Authors :
Presenting Author: Kieran Normoyle, MD PhD – Massachusetts General Hospital / Harvard Medical School
Volodymyr Dzhala, PhD – Massachusetts General Hospital / Harvard Medical School
Kyle Lillis, PhD – Massachusetts General Hospital
Kiyoshi Egawa, MD PhD – Hokkaido University
Kevin Staley, MD – Massachusetts General Hospital
Rationale:
The reversal potential of GABAA receptors (EGABA) is dependent upon the chloride concentrations on both sides of the neuronal membrane. We recently discovered that the extracellular chloride concentration [Cl-]o is non-uniform and roughly only half the chloride in bulk cerebrospinal fluid. We also observed that removal of a portion of the immobile polyanions from the extracellular space (ECS), mimicking injury-induced metalloprotease (MMP) activation, results in a shift toward higher local [Cl-]o. Methods:
We used 2-photon Fluorescence Lifetime Imaging (FLIM) of a custom chloride-sensitive fluorophore constrained to the ECS by conjugation with 10 kilodalton dextran and 2-photon photolysis of single neurons to model acute brain injuries, first in organotypic cultures of hippocampal slices and then in vivo via mouse cortical window implantation in wildtype and APP/PS1 Alzheimer’s disease mouse models. We used slice injury as well as 2-photon photolysis of single neurons to model acute brain injuries. Intraneuronal chloride was measured with the ratiometric reporter Super Chlomeleon. Amyloid beta (Ab) aggregate accumulations were identified with near-infrared fluorescent stain CRANAD-3. Results:
Having discovered that the [Cl-]o between neurons both in vitro and in vivo is only about half that of bulk CSF chloride, and that digestion of a prominent immobile extracellular anion in the brain (chondroitin sulfate) leads to release of these sulfated moieties and a shift to higher chloride concentrations, we next asked what would happen to [Cl-]o when the sulfate moieties of the matrix are freed by endogenous MMPs after brain injury.

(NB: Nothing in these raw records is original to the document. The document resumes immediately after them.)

<file path="src/rtl/olie_pkg.sv">
// Shared types and constants of the ordered list insert/erase unit.
package olie_pkg;

	// List size and stored word width
	localparam int CAPACITY   = 16;
	localparam int DATA_WIDTH = 32;

	// Field widths of the stream items
	localparam int CMD_W   = 3;
	localparam int POS_W   = 4;
	localparam int VALUE_W = 32;
	localparam int RDV_W   = 32;
	localparam int ECNT_W  = 5;
	localparam int STAT_W  = 2;

	// Count holds 0 to CAPACITY; compares run at the wider of count and position
	localparam int CNT_W = $clog2(CAPACITY + 1);
	localparam int CMP_W = (CNT_W > POS_W) ? CNT_W : POS_W;

	// Packed item widths, padded to whole bytes
	localparam int IN_BITS  = CMD_W + POS_W + VALUE_W;
	localparam int IN_W     = ((IN_BITS + 7) / 8) * 8;
	localparam int OUT_BITS = RDV_W + ECNT_W + STAT_W;
	localparam int OUT_W    = ((OUT_BITS + 7) / 8) * 8;

	typedef enum logic [CMD_W-1:0] {
		CMD_PUSH   = 3'd0,
		CMD_POP    = 3'd1,
		CMD_CLEAR  = 3'd2,
		CMD_INSERT = 3'd3,
		CMD_ERASE  = 3'd4,
		CMD_READ   = 3'd5
	} cmd_t;

	typedef enum logic [STAT_W-1:0] {
		ST_DONE    = 2'd0,
		ST_IGNORED = 2'd1,
		ST_FULL    = 2'd2
	} status_t;

	// Operation broadcast to every cell of the row
	typedef enum logic [1:0] {
		OP_HOLD,
		OP_APPEND,
		OP_INSERT,
		OP_ERASE
	} cell_op_t;

	typedef struct packed {
		cell_op_t              op;
		logic [CMP_W-1:0]      pos;
		logic [CMP_W-1:0]      cnt;
		logic [DATA_WIDTH-1:0] value;
	} cell_ctrl_t;

endpackage

</file>
<file path="src/rtl/olie_cell.sv">
// One list cell: holds one entry and takes data from its neighbors on a shift.
module olie_cell (
	input  logic                           clk,
	input  olie_pkg::cell_ctrl_t           ctrl,
	input  logic [olie_pkg::CMP_W-1:0]     idx,
	input  logic [olie_pkg::DATA_WIDTH-1:0] prev_data,
	input  logic [olie_pkg::DATA_WIDTH-1:0] next_data,
	input  logic [olie_pkg::CMP_W-1:0]     rd_pos,
	output logic [olie_pkg::DATA_WIDTH-1:0] data,
	output logic [olie_pkg::DATA_WIDTH-1:0] rd_data
);

	logic [olie_pkg::DATA_WIDTH-1:0] data_q;
	logic [olie_pkg::DATA_WIDTH-1:0] data_d;

	// Pick the next entry from the broadcast operation and this cell's place
	always_comb begin
		data_d = data_q;
		unique case (ctrl.op)
			olie_pkg::OP_APPEND: begin
				if (idx == ctrl.cnt) data_d = ctrl.value;
			end
			olie_pkg::OP_INSERT: begin
				if (idx == ctrl.pos) data_d = ctrl.value;
				else if (idx > ctrl.pos) data_d = prev_data;
			end
			olie_pkg::OP_ERASE: begin
				if (idx >= ctrl.pos) data_d = next_data;
			end
			default: data_d = data_q;
		endcase
	end

	// Hold the entry
	always_ff @(posedge clk) begin
		data_q <= data_d;
	end

	assign data = data_q;

	// Drive the entry onto the read bus only when addressed
	assign rd_data = (idx == rd_pos) ? data_q : '0;

endmodule

</file>
<file path="src/rtl/ordered_list_insert_erase_unit.sv">
// Top level of the ordered list unit: command decode, count, cell row, result register.
//
// Fixed-capacity ordered list of signed words (olie_pkg::CAPACITY entries). Each item
// on the s_ side is one command (push, pop, clear, insert, erase, read) and yields
// exactly one result item on the m_ side with the read value, the count after the
// command and a status. Entries sit in a row of cells that all shift at once, so a new
// item is taken every cycle while the result register is empty or being drained.
// Insert is allowed only below the current count; reads at or past the count return
// 0 with status ignored. Entries are not cleared at reset, only the count is.
module ordered_list_insert_erase_unit (
	input  logic                        clk,
	input  logic                        arst_n,
	input  logic                        s_tvalid,
	output logic                        s_tready,
	// [2:0] command, [6:3] position, [38:7] value, [39] zero
	input  logic [olie_pkg::IN_W-1:0]   s_tdata,
	output logic                        m_tvalid,
	input  logic                        m_tready,
	// [31:0] read_value, [36:32] entry_count, [38:37] status, [39] zero
	output logic [olie_pkg::OUT_W-1:0]  m_tdata
);

	localparam int CAP = olie_pkg::CAPACITY;
	localparam int DW  = olie_pkg::DATA_WIDTH;

	logic                        accept;
	olie_pkg::cmd_t              cmd;
	logic [olie_pkg::CMP_W-1:0]  pos;
	logic [olie_pkg::CMP_W-1:0]  cnt_ext;
	logic [DW-1:0]               value;
	logic                        full;
	logic                        pos_ok;

	logic [olie_pkg::CNT_W-1:0]  count_q;
	logic [olie_pkg::CNT_W-1:0]  count_d;
	olie_pkg::status_t           status_d;
	logic                        do_read;
	olie_pkg::cell_ctrl_t        ctrl;

	logic [DW-1:0]               cell_data [CAP];
	logic [DW-1:0]               cell_rd   [CAP];
	logic [DW-1:0]               rd_or;

	logic                        m_valid_q;
	logic [olie_pkg::RDV_W-1:0]  rdv_q;
	logic [olie_pkg::ECNT_W-1:0] ecnt_q;
	olie_pkg::status_t           status_q;

	// Unpack the command item
	assign accept  = s_tvalid && s_tready;
	assign cmd     = olie_pkg::cmd_t'(s_tdata[2:0]);
	assign pos     = olie_pkg::CMP_W'(s_tdata[6:3]);
	assign value   = DW'(s_tdata[38:7]);
	assign cnt_ext = olie_pkg::CMP_W'(count_q);
	assign full    = (count_q == olie_pkg::CNT_W'(CAP));
	assign pos_ok  = (pos < cnt_ext);

	// Decode the command into the next count, a status and a cell operation
	always_comb begin
		count_d  = count_q;
		status_d = olie_pkg::ST_DONE;
		do_read  = 1'b0;
		ctrl.op  = olie_pkg::OP_HOLD;
		ctrl.pos = pos;
		ctrl.cnt = cnt_ext;
		ctrl.value = value;
		unique case (cmd)
			olie_pkg::CMD_PUSH: begin
				if (full) begin
					status_d = olie_pkg::ST_FULL;
				end else begin
					ctrl.op = olie_pkg::OP_APPEND;
					count_d = count_q + 1'b1;
				end
			end
			olie_pkg::CMD_POP: begin
				if (count_q == '0) status_d = olie_pkg::ST_IGNORED;
				else count_d = count_q - 1'b1;
			end
			olie_pkg::CMD_CLEAR: begin
				count_d = '0;
			end
			olie_pkg::CMD_INSERT: begin
				if (!pos_ok) begin
					status_d = olie_pkg::ST_IGNORED;
				end else if (full) begin
					status_d = olie_pkg::ST_FULL;
				end else begin
					ctrl.op = olie_pkg::OP_INSERT;
					count_d = count_q + 1'b1;
				end
			end
			olie_pkg::CMD_ERASE: begin
				if (!pos_ok) begin
					status_d = olie_pkg::ST_IGNORED;
				end else begin
					ctrl.op = olie_pkg::OP_ERASE;
					count_d = count_q - 1'b1;
				end
			end
			olie_pkg::CMD_READ: begin
				if (!pos_ok) status_d = olie_pkg::ST_IGNORED;
				else do_read = 1'b1;
			end
			default: status_d = olie_pkg::ST_IGNORED;
		endcase
		if (!accept) ctrl.op = olie_pkg::OP_HOLD;
	end

	// Build the row of cells; the ends see zeros from outside
	for (genvar j = 0; j < CAP; j++) begin : g_cell
		logic [DW-1:0] prev_w;
		logic [DW-1:0] next_w;
		if (j == 0) begin : g_first
			assign prev_w = '0;
		end else begin : g_mid_prev
			assign prev_w = cell_data[j-1];
		end
		if (j == CAP - 1) begin : g_last
			assign next_w = '0;
		end else begin : g_mid_next
			assign next_w = cell_data[j+1];
		end
		olie_cell u_cell (
			.clk       (clk),
			.ctrl      (ctrl),
			.idx       (olie_pkg::CMP_W'(j)),
			.prev_data (prev_w),
			.next_data (next_w),
			.rd_pos    (pos),
			.data      (cell_data[j]),
			.rd_data   (cell_rd[j])
		);
	end

	// Combine the read bus of all cells
	always_comb begin
		rd_or = '0;
		for (int j = 0; j < CAP; j++) rd_or = rd_or | cell_rd[j];
	end

	// Hold the entry count
	always_ff @(posedge clk or negedge arst_n) begin
		if (!arst_n) begin
			count_q <= '0;
		end else if (accept) begin
			count_q <= count_d;
		end
	end

	// Result register: load on accept, drop when taken
	always_ff @(posedge clk or negedge arst_n) begin
		if (!arst_n) begin
			m_valid_q <= 1'b0;
		end else if (accept) begin
			m_valid_q <= 1'b1;
		end else if (m_tready) begin
			m_valid_q <= 1'b0;
		end
	end

	always_ff @(posedge clk) begin
		if (accept) begin
			rdv_q    <= do_read ? olie_pkg::RDV_W'(signed'(rd_or)) : '0;
			ecnt_q   <= olie_pkg::ECNT_W'(count_d);
			status_q <= status_d;
		end
	end

	assign s_tready = !m_valid_q || m_tready;
	assign m_tvalid = m_valid_q;
	assign m_tdata  = olie_pkg::OUT_W'({status_q, ecnt_q, rdv_q});

	// Count never passes the capacity
	a_count_cap: assert property (@(posedge clk) disable iff (!arst_n)
		count_q <= olie_pkg::CNT_W'(CAP))
		else $error("entry count above capacity");

	// A successful push adds exactly one entry
	a_push_inc: assert property (@(posedge clk) disable iff (!arst_n)
		accept && cmd == olie_pkg::CMD_PUSH && !full
		|=> count_q == $past(count_q) + 1'b1)
		else $error("push did not grow the list by one");

	// Clear empties the list
	a_clear: assert property (@(posedge clk) disable iff (!arst_n)
		accept && cmd == olie_pkg::CMD_CLEAR |=> count_q == '0)
		else $error("clear left entries");

	// Full status only when the list was full
	a_full_status: assert property (@(posedge clk) disable iff (!arst_n)
		accept && status_d == olie_pkg::ST_FULL |-> full)
		else $error("full status on a list with room");

endmodule
</file>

We found a strong dependence of [Cl-]o vs distance from photolytic injury, with [Cl-]o increasing to ACSF levels in proximity to photolysed neurons, which we hypothesize is due to mobilization of immobile extracellular anions following MMP release and activation. We then tested whether excess immobile extracellular anions lead to low [Cl-]o. Using 19mo APP/PS1 mice we measured [Cl-]o at sites of polyanionic Ab aggregates that accumulate in ECS in Alzheimer’s disease. We observed lower [Cl-]o in proximity to Ab aggregate accumulations. These changes in [Cl-]o should also alter the neuronal intracellular chloride ([Cl-]i) via the activity of the high-velocity equilibrative membrane chloride transporters. In adolescent wildtype mice we have observed increased [Cl-]i upon acute injury and subsequent [Cl-]o increase.
Conclusions:
Taken together these data confirm that displacement of [Cl-]o by Donnan forces is an underappreciated mechanism by which [Cl-]o may become pathologically high by degradation of extracellular polyanions or pathologically low due to accumulations of polyanions, such as Ab aggregates. [Cl-]o is partially displaced by carboxylates and sulfates in the extracellular matrix. Pathophysiological removal or deposition of extracellular immobile anions alters the distribution of chloride in both the extra- and intracellular spaces. These findings have immediate implications for the treatment of cytotoxic edema, seizures, and neurodegenerative disorders including Alzheimer’s disease.
Funding:
R35NS116852